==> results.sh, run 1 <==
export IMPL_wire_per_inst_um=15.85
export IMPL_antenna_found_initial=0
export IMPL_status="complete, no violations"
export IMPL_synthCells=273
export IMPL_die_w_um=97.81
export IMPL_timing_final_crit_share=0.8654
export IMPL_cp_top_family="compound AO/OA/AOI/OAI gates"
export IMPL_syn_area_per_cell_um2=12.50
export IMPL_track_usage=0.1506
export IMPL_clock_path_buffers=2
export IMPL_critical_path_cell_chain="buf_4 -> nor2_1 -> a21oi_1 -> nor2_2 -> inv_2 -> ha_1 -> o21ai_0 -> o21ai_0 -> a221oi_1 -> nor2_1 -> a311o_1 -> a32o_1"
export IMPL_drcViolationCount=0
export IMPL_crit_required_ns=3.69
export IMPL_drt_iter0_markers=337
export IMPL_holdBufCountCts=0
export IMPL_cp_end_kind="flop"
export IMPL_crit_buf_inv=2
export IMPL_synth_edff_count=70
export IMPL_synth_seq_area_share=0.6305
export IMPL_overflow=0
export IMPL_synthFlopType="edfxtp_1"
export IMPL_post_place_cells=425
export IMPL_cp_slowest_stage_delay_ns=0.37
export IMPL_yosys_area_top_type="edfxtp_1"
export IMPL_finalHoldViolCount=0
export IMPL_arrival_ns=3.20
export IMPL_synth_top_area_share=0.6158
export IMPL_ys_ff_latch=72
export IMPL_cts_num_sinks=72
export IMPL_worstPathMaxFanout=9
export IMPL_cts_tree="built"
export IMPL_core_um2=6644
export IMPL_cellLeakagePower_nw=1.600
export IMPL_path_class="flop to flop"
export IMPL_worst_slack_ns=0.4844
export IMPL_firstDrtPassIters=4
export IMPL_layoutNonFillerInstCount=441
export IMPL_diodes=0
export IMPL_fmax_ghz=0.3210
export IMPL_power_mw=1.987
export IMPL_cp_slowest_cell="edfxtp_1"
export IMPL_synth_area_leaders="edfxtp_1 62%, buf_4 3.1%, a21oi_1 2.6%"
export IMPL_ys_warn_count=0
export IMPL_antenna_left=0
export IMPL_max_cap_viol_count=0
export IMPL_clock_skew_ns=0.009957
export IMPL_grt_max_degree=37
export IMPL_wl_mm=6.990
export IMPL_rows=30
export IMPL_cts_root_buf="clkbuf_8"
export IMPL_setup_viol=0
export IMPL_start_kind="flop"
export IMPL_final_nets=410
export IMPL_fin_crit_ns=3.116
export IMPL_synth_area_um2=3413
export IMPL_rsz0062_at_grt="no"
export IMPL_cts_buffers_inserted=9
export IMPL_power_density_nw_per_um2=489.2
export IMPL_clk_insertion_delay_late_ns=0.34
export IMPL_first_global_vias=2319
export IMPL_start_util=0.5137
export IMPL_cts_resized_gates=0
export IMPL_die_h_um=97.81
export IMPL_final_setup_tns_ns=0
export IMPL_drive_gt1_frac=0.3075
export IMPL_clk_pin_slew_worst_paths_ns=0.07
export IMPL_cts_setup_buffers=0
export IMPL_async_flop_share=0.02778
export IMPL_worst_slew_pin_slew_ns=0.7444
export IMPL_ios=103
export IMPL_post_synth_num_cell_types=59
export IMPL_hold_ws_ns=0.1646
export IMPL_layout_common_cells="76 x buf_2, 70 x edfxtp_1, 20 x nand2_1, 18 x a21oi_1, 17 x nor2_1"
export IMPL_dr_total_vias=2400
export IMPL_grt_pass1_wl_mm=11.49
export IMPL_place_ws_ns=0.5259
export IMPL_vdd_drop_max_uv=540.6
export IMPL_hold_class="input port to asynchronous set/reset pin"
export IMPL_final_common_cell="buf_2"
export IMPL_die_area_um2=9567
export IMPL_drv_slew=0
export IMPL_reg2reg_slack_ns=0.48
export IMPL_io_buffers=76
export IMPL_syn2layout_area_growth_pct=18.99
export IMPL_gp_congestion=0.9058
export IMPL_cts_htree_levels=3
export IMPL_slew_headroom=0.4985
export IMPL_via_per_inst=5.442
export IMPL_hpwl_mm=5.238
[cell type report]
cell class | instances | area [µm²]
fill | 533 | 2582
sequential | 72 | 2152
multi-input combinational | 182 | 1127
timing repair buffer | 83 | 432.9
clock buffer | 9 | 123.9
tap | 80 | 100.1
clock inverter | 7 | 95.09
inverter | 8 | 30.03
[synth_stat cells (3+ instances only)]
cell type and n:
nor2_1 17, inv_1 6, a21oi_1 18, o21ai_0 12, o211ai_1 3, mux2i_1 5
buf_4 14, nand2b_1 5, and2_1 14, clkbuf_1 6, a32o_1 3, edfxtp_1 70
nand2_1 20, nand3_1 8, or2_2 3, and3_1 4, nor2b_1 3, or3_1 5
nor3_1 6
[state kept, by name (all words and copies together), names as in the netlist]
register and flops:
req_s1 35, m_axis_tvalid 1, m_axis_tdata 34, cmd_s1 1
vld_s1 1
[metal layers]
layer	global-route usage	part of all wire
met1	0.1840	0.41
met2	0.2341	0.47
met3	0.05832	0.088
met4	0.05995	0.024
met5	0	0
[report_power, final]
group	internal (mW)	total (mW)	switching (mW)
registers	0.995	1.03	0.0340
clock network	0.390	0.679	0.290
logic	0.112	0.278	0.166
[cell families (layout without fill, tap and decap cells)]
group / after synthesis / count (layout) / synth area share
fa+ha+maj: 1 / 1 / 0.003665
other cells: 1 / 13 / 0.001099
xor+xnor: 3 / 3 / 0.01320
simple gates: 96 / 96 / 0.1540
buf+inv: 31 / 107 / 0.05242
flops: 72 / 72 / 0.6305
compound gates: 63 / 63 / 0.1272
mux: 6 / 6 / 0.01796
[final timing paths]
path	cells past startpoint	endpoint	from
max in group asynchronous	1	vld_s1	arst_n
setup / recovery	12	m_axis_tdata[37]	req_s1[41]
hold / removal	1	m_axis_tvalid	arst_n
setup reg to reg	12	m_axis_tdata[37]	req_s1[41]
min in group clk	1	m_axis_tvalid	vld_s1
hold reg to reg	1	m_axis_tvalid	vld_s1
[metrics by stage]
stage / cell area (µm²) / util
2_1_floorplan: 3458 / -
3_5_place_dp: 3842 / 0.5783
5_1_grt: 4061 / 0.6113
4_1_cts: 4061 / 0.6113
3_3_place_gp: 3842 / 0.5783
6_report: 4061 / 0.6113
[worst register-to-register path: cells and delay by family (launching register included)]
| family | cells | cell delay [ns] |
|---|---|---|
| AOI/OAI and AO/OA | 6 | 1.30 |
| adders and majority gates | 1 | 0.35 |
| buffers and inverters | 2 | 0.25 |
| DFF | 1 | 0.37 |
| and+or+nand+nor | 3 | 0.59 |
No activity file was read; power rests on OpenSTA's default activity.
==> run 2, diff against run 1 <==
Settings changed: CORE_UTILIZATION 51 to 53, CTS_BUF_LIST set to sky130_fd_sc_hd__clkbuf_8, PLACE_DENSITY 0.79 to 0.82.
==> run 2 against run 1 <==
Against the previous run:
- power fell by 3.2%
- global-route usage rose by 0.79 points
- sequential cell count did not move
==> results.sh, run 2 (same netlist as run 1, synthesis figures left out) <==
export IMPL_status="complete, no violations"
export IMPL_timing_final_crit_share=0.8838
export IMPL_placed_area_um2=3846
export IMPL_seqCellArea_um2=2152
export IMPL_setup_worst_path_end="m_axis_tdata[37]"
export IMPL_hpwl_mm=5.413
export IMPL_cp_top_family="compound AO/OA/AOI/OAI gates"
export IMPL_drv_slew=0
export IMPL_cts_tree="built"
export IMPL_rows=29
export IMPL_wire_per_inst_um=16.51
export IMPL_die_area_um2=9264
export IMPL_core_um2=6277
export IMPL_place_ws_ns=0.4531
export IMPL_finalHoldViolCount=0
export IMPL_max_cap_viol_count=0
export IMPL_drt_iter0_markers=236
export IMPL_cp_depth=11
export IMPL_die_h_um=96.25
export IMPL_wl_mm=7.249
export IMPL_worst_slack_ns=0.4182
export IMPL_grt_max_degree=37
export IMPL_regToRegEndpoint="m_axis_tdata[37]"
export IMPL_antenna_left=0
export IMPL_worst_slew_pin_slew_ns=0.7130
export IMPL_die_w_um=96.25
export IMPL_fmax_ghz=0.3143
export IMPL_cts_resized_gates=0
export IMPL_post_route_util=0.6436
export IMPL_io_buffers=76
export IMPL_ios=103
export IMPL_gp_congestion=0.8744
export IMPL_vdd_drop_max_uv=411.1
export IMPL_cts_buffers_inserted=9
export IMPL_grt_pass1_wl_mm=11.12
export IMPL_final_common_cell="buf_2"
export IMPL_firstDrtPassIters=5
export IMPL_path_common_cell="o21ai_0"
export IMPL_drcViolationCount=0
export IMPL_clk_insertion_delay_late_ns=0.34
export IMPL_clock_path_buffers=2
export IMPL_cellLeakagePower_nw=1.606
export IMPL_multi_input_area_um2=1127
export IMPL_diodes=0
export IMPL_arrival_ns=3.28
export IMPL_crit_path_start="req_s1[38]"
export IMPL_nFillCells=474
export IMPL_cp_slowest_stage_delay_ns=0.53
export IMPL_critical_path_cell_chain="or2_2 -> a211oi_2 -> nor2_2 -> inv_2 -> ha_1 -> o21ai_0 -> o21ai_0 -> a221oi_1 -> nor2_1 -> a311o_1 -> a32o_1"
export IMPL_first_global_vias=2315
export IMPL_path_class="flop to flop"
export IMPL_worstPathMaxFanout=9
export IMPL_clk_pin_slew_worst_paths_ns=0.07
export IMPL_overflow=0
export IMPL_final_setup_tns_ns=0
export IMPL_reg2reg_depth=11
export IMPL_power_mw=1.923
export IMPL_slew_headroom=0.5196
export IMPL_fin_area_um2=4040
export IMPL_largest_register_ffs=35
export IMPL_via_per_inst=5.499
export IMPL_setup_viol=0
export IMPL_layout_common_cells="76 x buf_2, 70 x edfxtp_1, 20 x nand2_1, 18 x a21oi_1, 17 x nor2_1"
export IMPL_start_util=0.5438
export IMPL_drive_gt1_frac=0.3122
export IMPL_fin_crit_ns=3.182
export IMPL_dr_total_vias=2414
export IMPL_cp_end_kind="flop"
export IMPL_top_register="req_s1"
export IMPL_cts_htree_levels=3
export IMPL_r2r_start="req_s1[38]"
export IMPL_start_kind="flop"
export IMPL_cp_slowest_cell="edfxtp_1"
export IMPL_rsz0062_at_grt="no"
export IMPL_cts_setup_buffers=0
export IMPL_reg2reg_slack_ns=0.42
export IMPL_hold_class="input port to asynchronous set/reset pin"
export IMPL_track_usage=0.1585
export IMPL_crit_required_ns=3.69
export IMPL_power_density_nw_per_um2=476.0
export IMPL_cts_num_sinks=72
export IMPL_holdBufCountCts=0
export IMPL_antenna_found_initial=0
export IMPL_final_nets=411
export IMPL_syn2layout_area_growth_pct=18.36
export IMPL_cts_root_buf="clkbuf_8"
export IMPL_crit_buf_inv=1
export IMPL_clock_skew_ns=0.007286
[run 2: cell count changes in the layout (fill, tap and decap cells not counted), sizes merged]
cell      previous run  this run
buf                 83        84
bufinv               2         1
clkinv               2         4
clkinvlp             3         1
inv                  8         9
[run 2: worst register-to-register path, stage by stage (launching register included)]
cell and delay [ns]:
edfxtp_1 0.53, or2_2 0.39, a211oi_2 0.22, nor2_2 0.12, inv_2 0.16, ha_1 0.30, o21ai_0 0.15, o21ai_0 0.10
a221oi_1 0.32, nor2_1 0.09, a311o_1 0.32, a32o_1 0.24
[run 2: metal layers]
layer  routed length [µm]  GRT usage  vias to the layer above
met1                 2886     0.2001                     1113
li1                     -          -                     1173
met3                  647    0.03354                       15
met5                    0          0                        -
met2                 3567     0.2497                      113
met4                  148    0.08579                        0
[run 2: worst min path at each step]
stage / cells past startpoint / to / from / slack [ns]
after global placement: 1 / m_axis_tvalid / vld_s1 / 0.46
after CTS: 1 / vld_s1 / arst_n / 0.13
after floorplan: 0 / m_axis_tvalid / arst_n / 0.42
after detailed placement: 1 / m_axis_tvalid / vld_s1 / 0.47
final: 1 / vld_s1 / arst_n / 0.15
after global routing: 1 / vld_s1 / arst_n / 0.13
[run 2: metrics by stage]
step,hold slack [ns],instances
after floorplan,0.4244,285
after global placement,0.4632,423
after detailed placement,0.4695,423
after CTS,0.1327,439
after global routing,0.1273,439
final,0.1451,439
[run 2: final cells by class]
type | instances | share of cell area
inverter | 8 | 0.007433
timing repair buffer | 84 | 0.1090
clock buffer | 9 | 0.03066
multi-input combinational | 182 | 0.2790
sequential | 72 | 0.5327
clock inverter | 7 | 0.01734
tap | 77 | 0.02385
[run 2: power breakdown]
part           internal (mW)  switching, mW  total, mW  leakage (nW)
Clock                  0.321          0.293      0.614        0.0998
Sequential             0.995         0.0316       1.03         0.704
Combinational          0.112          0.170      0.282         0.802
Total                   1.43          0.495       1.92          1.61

• _Task item_
Among the entries above, locate the lines containing "export IMPL_cp_depth=11" and "export IMPL_cp_slowest_stage_delay_ns=0.53", and transcribe exactly those two lines and all lines between.

• _Worked solution_
export IMPL_cp_depth=11
export IMPL_die_h_um=96.25
export IMPL_wl_mm=7.249
export IMPL_worst_slack_ns=0.4182
export IMPL_grt_max_degree=37
export IMPL_regToRegEndpoint="m_axis_tdata[37]"
export IMPL_antenna_left=0
export IMPL_worst_slew_pin_slew_ns=0.7130
export IMPL_die_w_um=96.25
export IMPL_fmax_ghz=0.3143
export IMPL_cts_resized_gates=0
export IMPL_post_route_util=0.6436
export IMPL_io_buffers=76
export IMPL_ios=103
export IMPL_gp_congestion=0.8744
export IMPL_vdd_drop_max_uv=411.1
export IMPL_cts_buffers_inserted=9
export IMPL_grt_pass1_wl_mm=11.12
export IMPL_final_common_cell="buf_2"
export IMPL_firstDrtPassIters=5
export IMPL_path_common_cell="o21ai_0"
export IMPL_drcViolationCount=0
export IMPL_clk_insertion_delay_late_ns=0.34
export IMPL_clock_path_buffers=2
export IMPL_cellLeakagePower_nw=1.606
export IMPL_multi_input_area_um2=1127
export IMPL_diodes=0
export IMPL_arrival_ns=3.28
export IMPL_crit_path_start="req_s1[38]"
export IMPL_nFillCells=474
export IMPL_cp_slowest_stage_delay_ns=0.53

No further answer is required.